## Instructions for the task
Only an exact copy of the records below will serve as the answer.

## Working data
File: src/rtl/edit_ctrl_if.sv
// Edit controller bus: debounced switch/button inputs and
// edit-state outputs toward register banks and display mux.
interface edit_ctrl_if #(
  parameter int NUM_MODES = 3,
  parameter int NUM_POS   = 3
);
  localparam int MODE_W = $clog2(NUM_MODES + 1);
  localparam int POS_W  = (NUM_POS > 2) ? $clog2(NUM_POS) : 1;

  logic [NUM_MODES-1:0] sw;
  logic [3:0]           btn;
  logic                 editing;
  logic [MODE_W-1:0]    edit_mode;
  logic [POS_W-1:0]     cursor;
  logic [NUM_POS-1:0]   field_sel;
  logic                 inc_pulse;
  logic                 dec_pulse;

  modport master (
    output sw, btn,
    input  editing, edit_mode, cursor,
    input  field_sel, inc_pulse, dec_pulse
  );

  modport slave (
    input  sw, btn,
    output editing, edit_mode, cursor,
    output field_sel, inc_pulse, dec_pulse
  );
endinterface

File: src/rtl/edit_ctrl_fsm.sv
// Edit-mode controller: mode select, wrapping cursor and
// inc/dec strobes with hold-to-auto-repeat.
module edit_ctrl_fsm #(
  parameter int NUM_MODES     = 3,
  parameter int NUM_POS       = 3,
  parameter int HOLD_CYCLES   = 50000000,
  parameter int REPEAT_CYCLES = 10000000
) (
  input  logic        clk,
  input  logic        reset,
  edit_ctrl_if.slave  bus
);
  localparam int MODE_W = $clog2(NUM_MODES + 1);
  localparam int POS_W  = (NUM_POS > 2) ? $clog2(NUM_POS) : 1;
  localparam int MAX_C  = (HOLD_CYCLES > REPEAT_CYCLES) ?
                          HOLD_CYCLES : REPEAT_CYCLES;
  localparam int CNT_W  = $clog2(MAX_C + 1);

  localparam logic [0:0] S_IDLE = 1'b0;
  localparam logic [0:0] S_EDIT = 1'b1;

  localparam logic [POS_W-1:0] POS_TOP = POS_W'(NUM_POS - 1);
  localparam logic [CNT_W-1:0] CNT_ONE = CNT_W'(1);
  localparam logic [CNT_W-1:0] CNT_HLD = CNT_W'(HOLD_CYCLES);
  localparam logic [CNT_W-1:0] CNT_REP = CNT_W'(REPEAT_CYCLES);

  logic [0:0]         state_q, state_d;
  logic [MODE_W-1:0]  mode_q, mode_d;
  logic [POS_W-1:0]   cursor_q, cursor_d;
  logic [NUM_POS-1:0] sel_q, sel_d;
  logic               inc_q, inc_d;
  logic               dec_q, dec_d;
  logic [3:0]         btn_q;
  logic [CNT_W-1:0]   cnt_q, cnt_d;
  logic               rep_q, rep_d;
  logic               dir_q, dir_d;

  logic [3:0]        rise;
  logic [MODE_W-1:0] pick;
  logic              up_only, dn_only;
  logic              held, fire;

  assign rise    = bus.btn & ~btn_q;
  assign up_only = bus.btn[0] & ~bus.btn[1];
  assign dn_only = bus.btn[1] & ~bus.btn[0];
  assign held    = (cnt_q != '0) &&
                   (dir_q ? dn_only : up_only);
  assign fire    = rep_q ? (cnt_q == CNT_REP)
                         : (cnt_q == CNT_HLD);

  // Highest set switch wins.
  always_comb begin
    pick = '0;
    for (int k = 0; k < NUM_MODES; k++) begin
      if (bus.sw[k]) pick = MODE_W'(k + 1);
    end
  end

  always_comb begin
    state_d  = state_q;
    mode_d   = mode_q;
    cursor_d = cursor_q;
    inc_d    = 1'b0;
    dec_d    = 1'b0;
    cnt_d    = cnt_q;
    rep_d    = rep_q;
    dir_d    = dir_q;
    unique case (state_q)
      S_IDLE: begin
        if (|bus.sw) begin
          state_d  = S_EDIT;
          mode_d   = pick;
          cursor_d = POS_TOP;
        end
      end
      S_EDIT: begin
        if (~|bus.sw) begin
          state_d  = S_IDLE;
          mode_d   = '0;
          cursor_d = '0;
          cnt_d    = '0;
          rep_d    = 1'b0;
        end else begin
          if (rise[2] & ~rise[3]) begin
            cursor_d = (cursor_q == POS_TOP) ?
                       '0 : cursor_q + POS_W'(1);
          end else if (rise[3] & ~rise[2]) begin
            cursor_d = (cursor_q == '0) ?
                       POS_TOP : cursor_q - POS_W'(1);
          end
          unique case (1'b1)
            rise[0] & ~bus.btn[1]: begin
              inc_d = 1'b1;
              cnt_d = CNT_ONE;
              rep_d = 1'b0;
              dir_d = 1'b0;
            end
            rise[1] & ~bus.btn[0]: begin
              dec_d = 1'b1;
              cnt_d = CNT_ONE;
              rep_d = 1'b0;
              dir_d = 1'b1;
            end
            held: begin
              if (fire) begin
                inc_d = ~dir_q;
                dec_d = dir_q;
                cnt_d = CNT_ONE;
                rep_d = 1'b1;
              end else if (cnt_q != '1) begin
                cnt_d = cnt_q + CNT_ONE;
              end
            end
            default: begin
              cnt_d = '0;
              rep_d = 1'b0;
            end
          endcase
        end
      end
      default: state_d = S_IDLE;
    endcase
  end

  always_comb begin
    sel_d = '0;
    if (state_d == S_EDIT) sel_d = NUM_POS'(1) << cursor_d;
  end

  // Button history resets high so a held button shows no edge.
  always_ff @(posedge clk or negedge reset) begin
    if (!reset) begin
      state_q  <= S_IDLE;
      mode_q   <= '0;
      cursor_q <= '0;
      sel_q    <= '0;
      inc_q    <= 1'b0;
      dec_q    <= 1'b0;
      btn_q    <= 4'b1111;
      cnt_q    <= '0;
      rep_q    <= 1'b0;
      dir_q    <= 1'b0;
    end else begin
      state_q  <= state_d;
      mode_q   <= mode_d;
      cursor_q <= cursor_d;
      sel_q    <= sel_d;
      inc_q    <= inc_d;
      dec_q    <= dec_d;
      btn_q    <= bus.btn;
      cnt_q    <= cnt_d;
      rep_q    <= rep_d;
      dir_q    <= dir_d;
    end
  end

  assign bus.editing   = (state_q == S_EDIT);
  assign bus.edit_mode = mode_q;
  assign bus.cursor    = cursor_q;
  assign bus.field_sel = sel_q;
  assign bus.inc_pulse = inc_q;
  assign bus.dec_pulse = dec_q;
endmodule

## Exercise output
File: src/rtl/edit_ctrl_if.sv
// Edit controller bus: debounced switch/button inputs and
// edit-state outputs toward register banks and display mux.
interface edit_ctrl_if #(
  parameter int NUM_MODES = 3,
  parameter int NUM_POS   = 3
);
  localparam int MODE_W = $clog2(NUM_MODES + 1);
  localparam int POS_W  = (NUM_POS > 2) ? $clog2(NUM_POS) : 1;

  logic [NUM_MODES-1:0] sw;
  logic [3:0]           btn;
  logic                 editing;
  logic [MODE_W-1:0]    edit_mode;
  logic [POS_W-1:0]     cursor;
  logic [NUM_POS-1:0]   field_sel;
  logic                 inc_pulse;
  logic                 dec_pulse;

  modport master (
    output sw, btn,
    input  editing, edit_mode, cursor,
    input  field_sel, inc_pulse, dec_pulse
  );

  modport slave (
    input  sw, btn,
    output editing, edit_mode, cursor,
    output field_sel, inc_pulse, dec_pulse
  );
endinterface

File: src/rtl/edit_ctrl_fsm.sv
// Edit-mode controller: mode select, wrapping cursor and
// inc/dec strobes with hold-to-auto-repeat.
module edit_ctrl_fsm #(
  parameter int NUM_MODES     = 3,
  parameter int NUM_POS       = 3,
  parameter int HOLD_CYCLES   = 50000000,
  parameter int REPEAT_CYCLES = 10000000
) (
  input  logic        clk,
  input  logic        reset,
  edit_ctrl_if.slave  bus
);
  localparam int MODE_W = $clog2(NUM_MODES + 1);
  localparam int POS_W  = (NUM_POS > 2) ? $clog2(NUM_POS) : 1;
  localparam int MAX_C  = (HOLD_CYCLES > REPEAT_CYCLES) ?
                          HOLD_CYCLES : REPEAT_CYCLES;
  localparam int CNT_W  = $clog2(MAX_C + 1);

  localparam logic [0:0] S_IDLE = 1'b0;
  localparam logic [0:0] S_EDIT = 1'b1;

  localparam logic [POS_W-1:0] POS_TOP = POS_W'(NUM_POS - 1);
  localparam logic [CNT_W-1:0] CNT_ONE = CNT_W'(1);
  localparam logic [CNT_W-1:0] CNT_HLD = CNT_W'(HOLD_CYCLES);
  localparam logic [CNT_W-1:0] CNT_REP = CNT_W'(REPEAT_CYCLES);

  logic [0:0]         state_q, state_d;
  logic [MODE_W-1:0]  mode_q, mode_d;
  logic [POS_W-1:0]   cursor_q, cursor_d;
  logic [NUM_POS-1:0] sel_q, sel_d;
  logic               inc_q, inc_d;
  logic               dec_q, dec_d;
  logic [3:0]         btn_q;
  logic [CNT_W-1:0]   cnt_q, cnt_d;
  logic               rep_q, rep_d;
  logic               dir_q, dir_d;

  logic [3:0]        rise;
  logic [MODE_W-1:0] pick;
  logic              up_only, dn_only;
  logic              held, fire;

  assign rise    = bus.btn & ~btn_q;
  assign up_only = bus.btn[0] & ~bus.btn[1];
  assign dn_only = bus.btn[1] & ~bus.btn[0];
  assign held    = (cnt_q != '0) &&
                   (dir_q ? dn_only : up_only);
  assign fire    = rep_q ? (cnt_q == CNT_REP)
                         : (cnt_q == CNT_HLD);

  // Highest set switch wins.
  always_comb begin
    pick = '0;
    for (int k = 0; k < NUM_MODES; k++) begin
      if (bus.sw[k]) pick = MODE_W'(k + 1);
    end
  end

  always_comb begin
    state_d  = state_q;
    mode_d   = mode_q;
    cursor_d = cursor_q;
    inc_d    = 1'b0;
    dec_d    = 1'b0;
    cnt_d    = cnt_q;
    rep_d    = rep_q;
    dir_d    = dir_q;
    unique case (state_q)
      S_IDLE: begin
        if (|bus.sw) begin
          state_d  = S_EDIT;
          mode_d   = pick;
          cursor_d = POS_TOP;
        end
      end
      S_EDIT: begin
        if (~|bus.sw) begin
          state_d  = S_IDLE;
          mode_d   = '0;
          cursor_d = '0;
          cnt_d    = '0;
          rep_d    = 1'b0;
        end else begin
          if (rise[2] & ~rise[3]) begin
            cursor_d = (cursor_q == POS_TOP) ?
                       '0 : cursor_q + POS_W'(1);
          end else if (rise[3] & ~rise[2]) begin
            cursor_d = (cursor_q == '0) ?
                       POS_TOP : cursor_q - POS_W'(1);
          end
          unique case (1'b1)
            rise[0] & ~bus.btn[1]: begin
              inc_d = 1'b1;
              cnt_d = CNT_ONE;
              rep_d = 1'b0;
              dir_d = 1'b0;
            end
            rise[1] & ~bus.btn[0]: begin
              dec_d = 1'b1;
              cnt_d = CNT_ONE;
              rep_d = 1'b0;
              dir_d = 1'b1;
            end
            held: begin
              if (fire) begin
                inc_d = ~dir_q;
                dec_d = dir_q;
                cnt_d = CNT_ONE;
                rep_d = 1'b1;
              end else if (cnt_q != '1) begin
                cnt_d = cnt_q + CNT_ONE;
              end
            end
            default: begin
              cnt_d = '0;
              rep_d = 1'b0;
            end
          endcase
        end
      end
      default: state_d = S_IDLE;
    endcase
  end

  always_comb begin
    sel_d = '0;
    if (state_d == S_EDIT) sel_d = NUM_POS'(1) << cursor_d;
  end

  // Button history resets high so a held button shows no edge.
  always_ff @(posedge clk or negedge reset) begin
    if (!reset) begin
      state_q  <= S_IDLE;
      mode_q   <= '0;
      cursor_q <= '0;
      sel_q    <= '0;
      inc_q    <= 1'b0;
      dec_q    <= 1'b0;
      btn_q    <= 4'b1111;
      cnt_q    <= '0;
      rep_q    <= 1'b0;
      dir_q    <= 1'b0;
    end else begin
      state_q  <= state_d;
      mode_q   <= mode_d;
      cursor_q <= cursor_d;
      sel_q    <= sel_d;
      inc_q    <= inc_d;
      dec_q    <= dec_d;
      btn_q    <= bus.btn;
      cnt_q    <= cnt_d;
      rep_q    <= rep_d;
      dir_q    <= dir_d;
    end
  end

  assign bus.editing   = (state_q == S_EDIT);
  assign bus.edit_mode = mode_q;
  assign bus.cursor    = cursor_q;
  assign bus.field_sel = sel_q;
  assign bus.inc_pulse = inc_q;
  assign bus.dec_pulse = dec_q;
endmodule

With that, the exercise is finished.